Ulay (Frank Uwe Laysiepen) 1943-2020
Action in 14 predetermined Sequences: There is a Criminal Touch to Art
This video work is a documentation of the live Action Ulay performed in Berlin in 1976. It shows step by step his arranged "art theft" of Carl Spitzweg’s painting "The Poor Poet" from the Neue Nationalgalerie and his reception in commentaries and reactions from the press. During his performance Marina Abramovic, the artist who in the same year became his partner in work and life, took on the camera work and the visual documentation.

The announcement "There is a criminal touch to art", spoken by Ulay, forms the beginning of his account which first presents the headlines and original sounds of a radio report, and solves Ulay’s mystery of the so-called "picture theft" by revealing that the 30-year-old was an Amsterdam art student whose Action had been a "demonstrative act".

With Carl Spitzweg’s picture of the "Poor Poet", Ulay has in a sense stolen the "symbol of the German soul" from the National Gallery to hang it up in Kreuzberg in a Turkish family’s living room. Since it is not only one of the paintings best-known and loved by the public, but has also fallen into disrepute thanks to Hitler’s admiration of the artist and his works, Ulay’s demonstration gives a clear sign. His concern is to make people aware of the difficult situation of immigrants and their families in Germany.

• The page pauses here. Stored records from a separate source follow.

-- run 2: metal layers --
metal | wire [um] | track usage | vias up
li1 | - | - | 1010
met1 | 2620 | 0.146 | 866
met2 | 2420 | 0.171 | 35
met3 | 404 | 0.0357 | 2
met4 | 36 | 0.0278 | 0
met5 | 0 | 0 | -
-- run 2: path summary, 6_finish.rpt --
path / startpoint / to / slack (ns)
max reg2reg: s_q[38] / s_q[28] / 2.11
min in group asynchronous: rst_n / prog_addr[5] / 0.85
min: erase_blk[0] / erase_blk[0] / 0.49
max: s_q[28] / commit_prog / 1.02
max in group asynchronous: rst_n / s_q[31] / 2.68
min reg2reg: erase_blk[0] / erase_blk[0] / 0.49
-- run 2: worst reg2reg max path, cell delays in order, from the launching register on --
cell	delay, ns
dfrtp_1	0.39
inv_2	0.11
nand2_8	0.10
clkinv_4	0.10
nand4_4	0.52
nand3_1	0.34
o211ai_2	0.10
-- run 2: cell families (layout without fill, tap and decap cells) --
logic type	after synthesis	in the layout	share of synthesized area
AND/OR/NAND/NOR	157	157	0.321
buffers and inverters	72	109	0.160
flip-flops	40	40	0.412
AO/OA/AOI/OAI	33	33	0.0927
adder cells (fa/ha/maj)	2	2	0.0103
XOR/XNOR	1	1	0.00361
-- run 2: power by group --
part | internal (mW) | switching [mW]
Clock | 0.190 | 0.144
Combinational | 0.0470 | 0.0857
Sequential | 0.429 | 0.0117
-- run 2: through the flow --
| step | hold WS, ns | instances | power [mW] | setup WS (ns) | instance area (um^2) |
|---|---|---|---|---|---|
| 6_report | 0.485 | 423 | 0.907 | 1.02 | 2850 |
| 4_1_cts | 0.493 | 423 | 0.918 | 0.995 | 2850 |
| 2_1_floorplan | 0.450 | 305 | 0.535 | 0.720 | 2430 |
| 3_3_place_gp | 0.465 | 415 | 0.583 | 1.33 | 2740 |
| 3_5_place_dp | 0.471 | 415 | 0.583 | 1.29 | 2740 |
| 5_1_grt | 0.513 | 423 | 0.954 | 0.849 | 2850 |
`src/rtl/seg_rt_pkg.sv`:
```
// Shared types for the segmented data address router.
// Assumes a two-bit addressing-mode field from the core.
package seg_rt_pkg;

    // Addressing mode carried by each request
    typedef enum logic [1:0] {
        AM_DIRECT   = 2'd0,
        AM_INDIRECT = 2'd1,
        AM_FAR      = 2'd2,
        AM_RSVD     = 2'd3
    } amode_e;

    // Routing result: which target owns the access
    typedef enum logic [2:0] {
        TG_NONE = 3'd0,
        TG_IRAM = 3'd1,
        TG_XMEM = 3'd2,
        TG_ISFR = 3'd3,
        TG_XSFR = 3'd4
    } tgt_e;

endpackage

```
`src/rtl/seg_rt_segsel.sv`:
```
// Segment selection: picks the data or extra segment for a request and
// reports whether the chosen one is zero. Purely combinational.
module seg_rt_segsel #(
    parameter int SEG_W = 8
) (
    input  logic             use_es,
    input  logic [SEG_W-1:0] ds_val,
    input  logic [SEG_W-1:0] es_val,
    output logic [SEG_W-1:0] seg,
    output logic             seg_zero
);

    // Choose segment and flag the zero case that enables on-chip space
    always_comb begin
        seg      = use_es ? es_val : ds_val;
        seg_zero = (seg == '0);
    end

endmodule

```
`src/rtl/seg_rt_lanes.sv`:
```
// Alignment and byte-lane steering. Word accesses clear the low offset
// bits and enable all lanes; byte accesses enable the one lane the offset
// names and copy the low data byte onto every lane.
// Assumes DATA_W is a power-of-two multiple of 8 with at least two lanes.
module seg_rt_lanes #(
    parameter int OFS_W  = 16,
    parameter int DATA_W = 16
) (
    input  logic              word,
    input  logic [OFS_W-1:0]  off,
    input  logic [DATA_W-1:0] wdata,
    output logic [OFS_W-1:0]  eff_off,
    output logic [DATA_W/8-1:0] lane_en,
    output logic [DATA_W-1:0] lane_wdata
);

    localparam int LANES = DATA_W / 8;
    localparam int LSW   = $clog2(LANES);

    logic [LSW-1:0] byte_idx;

    // Force word accesses onto a lane-aligned offset
    always_comb begin
        byte_idx = off[LSW-1:0];
        eff_off  = word ? {off[OFS_W-1:LSW], {LSW{1'b0}}} : off;
    end

    // One enable and one data byte per lane
    for (genvar g = 0; g < LANES; g++) begin : g_lane
        assign lane_en[g]          = word | (byte_idx == LSW'(g));
        assign lane_wdata[8*g +: 8] = word ? wdata[8*g +: 8] : wdata[7:0];
    end

endmodule

```
`src/rtl/seg_rt_decode.sv`:
```
// Target decode. Maps addressing mode, aligned offset and the segment-zero
// flag to one target, and yields the offset the target should see.
// Assumes DIR_W <= OFS_W and ISFR_LO < XSFR_LO < 2**DIR_W.
module seg_rt_decode
    import seg_rt_pkg::*;
#(
    parameter int OFS_W      = 16,
    parameter int DIR_W      = 11,
    parameter int IRAM_BYTES = 2048,
    parameter int ISFR_LO    = 1024,
    parameter int XSFR_LO    = 1536
) (
    input  logic             valid,
    input  amode_e           mode,
    input  logic [OFS_W-1:0] eff_off,
    input  logic             seg_zero,
    output tgt_e             tgt,
    output logic [OFS_W-1:0] tgt_off
);

    localparam logic [DIR_W-1:0] ISFR_LO_V = DIR_W'(ISFR_LO);
    localparam logic [DIR_W-1:0] XSFR_LO_V = DIR_W'(XSFR_LO);
    localparam logic [OFS_W:0]   IRAM_LIM  = (OFS_W + 1)'(IRAM_BYTES);

    logic [DIR_W-1:0] dir;
    logic             below_iram;

    // Direct address and on-chip window test
    always_comb begin
        dir        = eff_off[DIR_W-1:0];
        below_iram = ({1'b0, eff_off} < IRAM_LIM);
    end

    // Pick the owning target for the current request
    always_comb begin
        tgt     = TG_NONE;
        tgt_off = eff_off;
        if (valid) begin
            unique case (mode)
                AM_DIRECT: begin
                    tgt_off = {{(OFS_W - DIR_W){1'b0}}, dir};
                    if (dir >= XSFR_LO_V)      tgt = TG_XSFR;
                    else if (dir >= ISFR_LO_V) tgt = TG_ISFR;
                    else if (seg_zero)         tgt = TG_IRAM;
                    else                       tgt = TG_XMEM;
                end
                AM_INDIRECT: tgt = (below_iram && seg_zero) ? TG_IRAM : TG_XMEM;
                AM_FAR:      tgt = TG_XMEM;
                default:     tgt = TG_NONE;
            endcase
        end
    end

endmodule

```
`src/rtl/seg_addr_router.sv`:
```
// Segmented data address router (top). Combines segment selection, lane
// steering and target decode, then registers one strobe, the target
// address and the lane outputs so they appear one cycle after the request.
// Assumes the targets sample the outputs in the cycle they are presented.
module seg_addr_router
    import seg_rt_pkg::*;
#(
    parameter int OFS_W      = 16,
    parameter int SEG_W      = 8,
    parameter int DATA_W     = 16,
    parameter int DIR_W      = 11,
    parameter int IRAM_BYTES = 2048,
    parameter int ISFR_LO    = 1024,
    parameter int XSFR_LO    = 1536
) (
    input  logic                      clk,
    input  logic                      rst_n,
    input  logic                      req_valid,
    input  logic [1:0]                req_mode,
    input  logic                      req_word,
    input  logic                      req_write,
    input  logic                      req_es,
    input  logic [OFS_W-1:0]          req_off,
    input  logic [SEG_W-1:0]          ds_reg,
    input  logic [SEG_W-1:0]          es_reg,
    input  logic [DATA_W-1:0]         req_wdata,
    output logic                      sel_iram,
    output logic                      sel_xmem,
    output logic                      sel_isfr,
    output logic                      sel_xsfr,
    output logic                      wr_out,
    output logic [SEG_W+OFS_W-1:0]    addr_out,
    output logic [DATA_W/8-1:0]       lane_en,
    output logic [DATA_W-1:0]         lane_wdata
);

    localparam int ADDR_W = SEG_W + OFS_W;
    localparam int LANES  = DATA_W / 8;

    logic [SEG_W-1:0]  seg;
    logic              seg_zero;
    logic [OFS_W-1:0]  eff_off;
    logic [LANES-1:0]  lane_en_c;
    logic [DATA_W-1:0] lane_wdata_c;
    tgt_e              tgt;
    logic [OFS_W-1:0]  tgt_off;
    logic [3:0]        sel_c;
    logic [ADDR_W-1:0] addr_c;

    seg_rt_segsel #(.SEG_W(SEG_W)) u_seg (
        .use_es   (req_es),
        .ds_val   (ds_reg),
        .es_val   (es_reg),
        .seg      (seg),
        .seg_zero (seg_zero)
    );

    seg_rt_lanes #(.OFS_W(OFS_W), .DATA_W(DATA_W)) u_lanes (
        .word       (req_word),
        .off        (req_off),
        .wdata      (req_wdata),
        .eff_off    (eff_off),
        .lane_en    (lane_en_c),
        .lane_wdata (lane_wdata_c)
    );

    seg_rt_decode #(
        .OFS_W(OFS_W), .DIR_W(DIR_W), .IRAM_BYTES(IRAM_BYTES),
        .ISFR_LO(ISFR_LO), .XSFR_LO(XSFR_LO)
    ) u_dec (
        .valid    (req_valid),
        .mode     (amode_e'(req_mode)),
        .eff_off  (eff_off),
        .seg_zero (seg_zero),
        .tgt      (tgt),
        .tgt_off  (tgt_off)
    );

    // Turn the target code into strobes {xsfr, isfr, xmem, iram}
    always_comb begin
        sel_c = 4'b0000;
        unique case (tgt)
            TG_IRAM: sel_c = 4'b0001;
            TG_XMEM: sel_c = 4'b0010;
            TG_ISFR: sel_c = 4'b0100;
            TG_XSFR: sel_c = 4'b1000;
            default: sel_c = 4'b0000;
        endcase
    end

    // Segment goes on the upper address bits only for external memory
    always_comb begin
        addr_c = {(tgt == TG_XMEM) ? seg : {SEG_W{1'b0}}, tgt_off};
    end

    // Output register stage; idle cycles drop strobes and enables
    always_ff @(posedge clk) begin
        if (!rst_n) begin
            {sel_xsfr, sel_isfr, sel_xmem, sel_iram} <= 4'b0000;
            wr_out     <= 1'b0;
            addr_out   <= '0;
            lane_en    <= '0;
            lane_wdata <= '0;
        end else if (tgt != TG_NONE) begin
            {sel_xsfr, sel_isfr, sel_xmem, sel_iram} <= sel_c;
            wr_out     <= req_write;
            addr_out   <= addr_c;
            lane_en    <= lane_en_c;
            lane_wdata <= lane_wdata_c;
        end else begin
            {sel_xsfr, sel_isfr, sel_xmem, sel_iram} <= 4'b0000;
            wr_out     <= 1'b0;
            lane_en    <= '0;
        end
    end

endmodule

```
`config.mk`:
```
export PLATFORM = sky130hd
export DESIGN_NAME = seg_addr_router
export DESIGN_NICKNAME = d
export VERILOG_FILES = /design/src/rtl/seg_rt_pkg.sv /design/src/rtl/seg_rt_segsel.sv /design/src/rtl/seg_rt_lanes.sv /design/src/rtl/seg_rt_decode.sv /design/src/rtl/seg_addr_router.sv
export SDC_FILE = /design/constraint.sdc
export NUM_CORES = 1
export LEC_CHECK = 0
export BUFFER_PORTS_ARGS = -buffer_cell sky130_fd_sc_hd__buf_2
export CORE_MARGIN = 10
export CORE_UTILIZATION = 40
export CTS_CLUSTER_SIZE = 30
export DETAILED_ROUTE_END_ITERATION = 8
export GPL_TIMING_DRIVEN = 1
export PLACE_DENSITY_LB_ADDON = 0.08
export SLEW_MARGIN = 20
export SYNTH_ARGS = -nofsm -noshare
export SYNTH_HDL_FRONTEND = slang
export SYNTH_SLANG_ARGS = --single-unit
```
`constraint.sdc`:
```
create_clock -name clk -period 2.37 [get_ports clk]
set_input_delay 0.237 -clock clk [delete_from_list [all_inputs] [get_ports clk]]
set_output_delay 0.237 -clock clk [all_outputs]
set_load 0.02 [all_outputs]
```
==> impl_metrics.yaml <==
outcome:
  status: "finished clean"
yosys:
  ys_types: 32
  synth-seq-area-share: 0.448
  syn_inst: 234
  synth_nets: 290
  synthesis.area_um2: 2100
  syn_area_per_cell_um2: 8.97
  yosys_warnings: 0
  ys_ff_latch: 47
sta:
  final-hold-violation-count: 0
  max_freq_mhz: 542
  rsz0062_at_grt: "false"
  fin_skew_ns: 0
  min_period_ns: 1.84
  worst_slew_pin_slew_ns: 0.513
  final-setup-viol-count: 0
  slew_headroom: 0.657
  fin_setup_tns_ns: 0
  period_share: 0.778
  final_max_slew_viol_count: 0
  hold_ws_ns: 0.148
cells_and_area:
  diodes: 0
  fillCellCount: 526
  register_area_um2: 941
  multi_input_area_um2: 1080
  area_growth_syn_to_layout_pct: 33.6
  nets: 388
  final_util: 0.549
  final_common_cell: "buf_2"
  drive_above_1_share: 0.408
  mostFrequentLayoutCells: "102 x buf_2, 47 x dfxtp_1, 44 x nand2_1"
  stdcell_count: 403
critical_path:
  r2r_end: "addr_out[17]$_SDFFE_PN0P_"
  r2r_start: "addr_out[17]$_SDFFE_PN0P_"
  critPathMaxFanout: 13
  rrSetupSlack_ns: 1.51
  arrival_ns: 2.01
  start_kind: "input port"
  rr_worst_depth: 2
  critPathCaptureType: "flop"
  cp.required_ns: 2.54
  path_class: "in2reg"
clocking:
  hold_buffers: 0
  cts_buffer_depth: 2
  path_clk_slew_ns: 0.10
  h-tree-depth: 2
  cts_sinks: 47
  cts-resized-gates: 0
  clkLatencyLatePin_ns: 0.30
  cts_setup_buffers: 0
  cts_tree: "done"
  root_buffer: "clkbuf_8"
  cts_made_buffers: 5
place:
  dp.cells: 395
  port_buffers: 102
  place_congestion: 0.828
  dp_hpwl_um: 4730
floorplanning:
  rows: 26
  start_util: 0.411
  pin_count: 103
  die_w_um: 92.4
  die_area_um2: 8540
  fp.dieH_um: 92.4
  core_um2: 5110
detailed_routing:
  antenna_left: 0
  routed_wl_um: 6150
  top_layer: "met4"
  drt-met1-wl_um: 2530
  drc: 0
  initialDrtViolationCount: 70
  wl_per_cell_um: 15.3
  drt_pass1_iterations: 4
  via_per_inst: 5.05
  route.met3.wl_um: 650
  wl_met2_um: 2900
  vias: 2036
worst_hold_path:
  hold_path_class: "in2reg"
  min_from: "req_off[0]"
  min_to: "lane_en[1]$_SDFF_PN0_"
  holdPathStages: 3
flow_run:
  drv_cap: 0
global_route:
  grt_pass1_vias: 2027
  grt_remaining_overflow: 0
  grt.total_usage: 0.139
  grt_max_degree: 38
  antenna_found_initial: 0
  grt_pass1_wl_um: 9920
pwr:
  power_mw: 1.82
  p_leak_nw: 1.27
  ir_drop_v: 0.000261
  pwr_density_cell_nw_per_um2: 650
[report_power, final]
part | internal (mW) | switching (mW)
combinational | 0.145 | 0.213
clock | 0.320 | 0.286
sequential | 0.837 | 0.0217
[cells in the mapped netlist]
cell type | instances | share of area
nand3_1 | 3 | 0.0072
a311oi_1 | 1 | 0.0042
or3_1 | 1 | 0.0030
dfxtp_1 | 47 | 0.45
a211oi_1 | 9 | 0.032
a22oi_1 | 6 | 0.021
a2111oi_2 | 8 | 0.057
o41a_1 | 1 | 0.0054
mux2_2 | 8 | 0.043
nor3_1 | 4 | 0.0095
nor4_1 | 9 | 0.027
clkbuf_1 | 13 | 0.023
o22a_4 | 1 | 0.0083
and3_1 | 4 | 0.012
xor2_1 | 1 | 0.0042
mux2i_1 | 8 | 0.038
nand2_1 | 44 | 0.079
o32ai_4 | 1 | 0.013
a21oi_1 | 20 | 0.048
buf_1 | 2 | 0.0036
a31oi_1 | 8 | 0.024
o31a_1 | 1 | 0.0042
or4_4 | 1 | 0.0054
nor2b_1 | 4 | 0.012
o22ai_2 | 1 | 0.0060
nor2_1 | 19 | 0.034
and2_1 | 2 | 0.0060
buf_2 | 2 | 0.0048
o41ai_1 | 1 | 0.0042
inv_1 | 2 | 0.0036
a22o_1 | 1 | 0.0042
or4b_1 | 1 | 0.0048
[worst max-delay path by stage]
| stage | to | slack [ns] | startpoint |
|---|---|---|---|
| detailed placement | addr_out[17]$_SDFFE_PN0P_ | 0.22 | req_es |
| finish | addr_out[17]$_SDFFE_PN0P_ | 0.53 | req_es |
| CTS | addr_out[17]$_SDFFE_PN0P_ | 0.56 | req_es |
| global route | addr_out[17]$_SDFFE_PN0P_ | 0.37 | req_es |
| floorplan | sel_iram$_SDFF_PN0_ | 0.53 | es_reg[1] |
| global placement | addr_out[21]$_SDFFE_PN0P_ | 0.27 | req_es |
[sequential cells by signal, indices dropped and copies added (netlist names)]
register / flops
addr_out: 24
lane_en: 2
lane_wdata: 16
sel_iram: 1
sel_isfr: 1
sel_xmem: 1
sel_xsfr: 1
wr_out: 1
[metal layers]
layer / up-vias / GRT usage
li1: 1046 / -
met1: 916 / 0.163
met2: 67 / 0.221
met3: 7 / 0.0662
met4: 0 / 0.0424
met5: - / 0
[through the flow]
stage,area (um2),worst slack (ns)
4_1_cts,2800,0.564
5_1_grt,2800,0.375
3_3_place_gp,2690,0.273
2_1_floorplan,2100,0.528
3_5_place_dp,2690,0.216
6_report,2800,0.525
[critical path: stages]
cell       delay, ns
buf_2           0.18
or4_4           0.56
o22ai_2         0.26
nand3_1         0.34
a31oi_1         0.35
a2111oi_2       0.08
[logic make-up (layout without fill, tap and decap cells)]
logic type      count (synthesis)  in the layout  synth area share
compound gates                 59             59             0.232
xor+xnor                        1              1           0.00417
buf+inv                        19            118            0.0352
flops                          47             47             0.448
mux                            16             16            0.0811
simple gates                   92             92             0.199
[final cells by class]
| type | count | area share |
|---|---|---|
| Clock buffer | 5 | 0.0245 |
| Tap cell | 70 | 0.0312 |
| Inverter | 2 | 0.00268 |
| Sequential cell | 47 | 0.336 |
| Clock inverter | 3 | 0.0170 |
| Timing Repair Buffer | 108 | 0.203 |
| Multi-Input combinational cell | 168 | 0.386 |
(Power assumes the default switching activity.)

Before showing the video of the Action, Ulay describes the course of events in 14 programmatic steps as follows:

He starts by hanging a reproduction of the Spitzweg painting "The Poor Poet" measuring 2.50 m in front of the College of Fine Arts in Berlin. Then he drives to the National Gallery in his own car and parks it at the back of the building. From there, he walks into the National Gallery building like any normal visitor to the museum, removes the picture from the wall, walks quickly back to his car and escapes in the direction of Kreuzberg to the "Künstlerhaus Bethanien" where he leaves his car. From the Künstlerhaus, he walks into the Moskauer Strasse, still carrying the picture. Once there, he enters a house for immigrant (so-called guest workers’) families where, in the living room of one of the families, he takes down a reproduction and hangs up the painting by Spitzweg instead.

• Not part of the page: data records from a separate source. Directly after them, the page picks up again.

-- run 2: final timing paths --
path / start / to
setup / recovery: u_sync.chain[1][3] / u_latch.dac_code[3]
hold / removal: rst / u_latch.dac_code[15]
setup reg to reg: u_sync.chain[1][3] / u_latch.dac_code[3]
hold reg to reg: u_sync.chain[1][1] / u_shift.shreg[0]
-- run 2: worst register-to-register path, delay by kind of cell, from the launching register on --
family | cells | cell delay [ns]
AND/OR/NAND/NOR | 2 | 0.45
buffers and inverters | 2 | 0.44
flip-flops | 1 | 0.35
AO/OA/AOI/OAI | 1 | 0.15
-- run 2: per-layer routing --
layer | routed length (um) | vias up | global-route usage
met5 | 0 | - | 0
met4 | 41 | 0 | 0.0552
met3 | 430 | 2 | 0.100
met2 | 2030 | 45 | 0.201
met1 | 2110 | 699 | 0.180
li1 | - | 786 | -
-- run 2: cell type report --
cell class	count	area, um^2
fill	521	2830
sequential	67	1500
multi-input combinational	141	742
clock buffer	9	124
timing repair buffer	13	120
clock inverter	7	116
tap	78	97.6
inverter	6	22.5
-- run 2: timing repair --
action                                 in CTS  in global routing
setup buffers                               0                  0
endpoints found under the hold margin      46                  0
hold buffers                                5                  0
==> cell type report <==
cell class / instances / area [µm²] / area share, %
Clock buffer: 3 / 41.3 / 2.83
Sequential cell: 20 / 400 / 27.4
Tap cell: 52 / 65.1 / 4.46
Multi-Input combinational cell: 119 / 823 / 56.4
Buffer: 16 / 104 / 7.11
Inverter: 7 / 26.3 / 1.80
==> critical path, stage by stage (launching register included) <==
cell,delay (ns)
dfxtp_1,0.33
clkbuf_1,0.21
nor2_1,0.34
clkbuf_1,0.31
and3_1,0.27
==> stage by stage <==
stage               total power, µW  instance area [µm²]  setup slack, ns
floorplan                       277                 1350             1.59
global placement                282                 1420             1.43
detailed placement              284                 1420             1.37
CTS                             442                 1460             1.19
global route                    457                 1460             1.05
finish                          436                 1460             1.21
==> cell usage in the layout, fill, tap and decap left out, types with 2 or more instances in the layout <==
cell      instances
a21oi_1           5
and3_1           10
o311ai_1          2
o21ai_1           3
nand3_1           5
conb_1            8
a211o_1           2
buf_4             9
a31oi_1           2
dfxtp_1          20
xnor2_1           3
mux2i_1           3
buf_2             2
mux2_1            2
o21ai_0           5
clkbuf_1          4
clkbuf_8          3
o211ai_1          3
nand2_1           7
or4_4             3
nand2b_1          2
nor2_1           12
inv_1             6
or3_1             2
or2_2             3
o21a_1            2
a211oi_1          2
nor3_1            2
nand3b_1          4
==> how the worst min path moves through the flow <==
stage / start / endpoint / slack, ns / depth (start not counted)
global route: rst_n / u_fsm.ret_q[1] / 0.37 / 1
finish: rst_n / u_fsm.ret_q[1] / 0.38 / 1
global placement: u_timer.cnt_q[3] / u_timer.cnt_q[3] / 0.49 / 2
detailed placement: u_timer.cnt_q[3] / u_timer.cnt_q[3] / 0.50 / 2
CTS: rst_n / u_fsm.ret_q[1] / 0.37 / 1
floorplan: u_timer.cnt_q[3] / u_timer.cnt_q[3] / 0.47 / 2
--- src/rtl/fs_pkg.sv ---
package fs_pkg;
  typedef enum logic [1:0] {
    PG_NONE = 2'b00,
    PG_95   = 2'b01,
    PG_60   = 2'b10
  } pg_code_e;

  localparam int unsigned N_CAUSE = 5;
  localparam int unsigned C_OC = 0;
  localparam int unsigned C_SC = 1;
  localparam int unsigned C_OV = 2;
  localparam int unsigned C_UV = 3;
  localparam int unsigned C_OT = 4;
endpackage

--- src/rtl/fs_oc_qual.sv ---
module fs_oc_qual #(
  parameter int unsigned LIM = 2500
) (
  input  logic clk_i,
  input  logic rst_ni,
  input  logic clr_i,
  input  logic pulse_i,
  input  logic over_i,
  output logic trip_o
);
  localparam int unsigned CW = $clog2(LIM + 1);

  logic          armed_q;
  logic [CW-1:0] cnt_q;
  logic          clean;

  assign clean  = pulse_i && !over_i;
  assign trip_o = armed_q && !clean && (cnt_q == CW'(LIM - 1));

  always_ff @(posedge clk_i or negedge rst_ni) begin
    if (!rst_ni) begin
      armed_q <= 1'b0;
      cnt_q   <= '0;
    end else if (clr_i || clean || trip_o) begin
      armed_q <= 1'b0;
      cnt_q   <= '0;
    end else if (armed_q) begin
      cnt_q   <= cnt_q + 1'b1;
    end else if (pulse_i && over_i) begin
      armed_q <= 1'b1;
      cnt_q   <= '0;
    end
  end

  p_restart_r2: assert property (@(posedge clk_i) disable iff (!rst_ni)
    (armed_q && pulse_i && !over_i) |=> !armed_q);
  p_cnt_bound_r1: assert property (@(posedge clk_i) disable iff (!rst_ni)
    armed_q |-> (cnt_q < CW'(LIM)));
endmodule

--- src/rtl/fs_sc_filter.sv ---
module fs_sc_filter #(
  parameter int unsigned LIM = 250
) (
  input  logic clk_i,
  input  logic rst_ni,
  input  logic clr_i,
  input  logic sc_i,
  output logic trip_o
);
  localparam int unsigned CW = $clog2(LIM + 1);

  logic [CW-1:0] cnt_q;

  assign trip_o = sc_i && (cnt_q == CW'(LIM - 1));

  always_ff @(posedge clk_i or negedge rst_ni) begin
    if (!rst_ni)                    cnt_q <= '0;
    else if (clr_i || !sc_i || trip_o) cnt_q <= '0;
    else                            cnt_q <= cnt_q + 1'b1;
  end

  p_drop_resets_r3: assert property (@(posedge clk_i) disable iff (!rst_ni)
    !sc_i |=> !trip_o);
endmodule
$ cat src/rtl/sap_pkg.sv
package sap_pkg;
  typedef enum logic [1:0] {
    FMT_LJ  = 2'd0,
    FMT_I2S = 2'd1,
    FMT_RJ  = 2'd2
  } fmt_e;
endpackage

$ cat src/rtl/sap_clkgen.sv
module sap_clkgen #(
  parameter int DIV       = 4,
  parameter int HALF_BITS = 32
) (
  input  logic clk,
  input  logic rst,
  input  logic en,
  output logic bclk,
  output logic lrck
);
  localparam int DW = (DIV > 1) ? $clog2(DIV) : 1;
  localparam int BW = $clog2(HALF_BITS);

  logic [DW-1:0] divcnt;
  logic [BW-1:0] bitcnt;

  always_ff @(posedge clk) begin
    if (rst || !en) begin
      divcnt <= '0;
      bitcnt <= '0;
      bclk   <= 1'b0;
      lrck   <= 1'b0;
    end else if (divcnt == DW'(DIV - 1)) begin
      divcnt <= '0;
      bclk   <= ~bclk;
      if (bclk) begin
        if (bitcnt == BW'(HALF_BITS - 1)) begin
          bitcnt <= '0;
          lrck   <= ~lrck;
        end else begin
          bitcnt <= bitcnt + 1'b1;
        end
      end
    end else begin
      divcnt <= divcnt + 1'b1;
    end
  end

  AST_LRCK_ON_FALL: assert property (@(posedge clk) disable iff (rst)
    (en && $past(en) && !$stable(lrck)) |-> $fell(bclk));
endmodule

Each individual step of the performance is now shown as it is being carried out. There are small, unexpected interactions such as the dispute with a woman museum attendant while shooting Ulay’s Action. With the camera running, she informs Ulay that filming is prohibited in the National Gallery and that he must leave the museum. At last, he is able to continue his Action but in the Gallery, only still photographs are taken to document how he is walking through the exhibition rooms, taking the painting off the wall and escaping with it to the car.

From a phone booth near Moskauer Strasse, Ulay informs the director of the museum of the whereabouts of the picture.

The whole performance takes thirty hours.

Afterwards, Ulay documents some of the reactions to his demonstrative act in the video by hanging up the various press reports and focusing the camera on the headlines: "Madman steals world-famous Spitzweg painting in Berlin", "Poor Poet to adorn the living-room of Turks" , "The ‘Poor Poet’s’ short-lived jaunt", and "Poor Poet now sits under acrylic", and in this order they look like a shorthand description of his Action.

The press reactions thus form an important part of Ulay’s performance because it is only via the media that the artist’s symbolic act can achieve its aim and make the public aware of abuse. His confrontation is touching a raw nerve in society as it realises its (status) symbols and operates with them. This "theft" does not constitute a harmless simulation but an act intended to hit home, to hurt. In that sense, this work is connected with Ulay’s concern with the sore and tender spot of both man and recipient which he strives to reveal either through self-mutilation or, as in his "Fototot" (Photo-dead) works, by making it impossible to watch, so that it reflects the inner hurt of the artist back to his ignorant audience, holding a mirror up to them.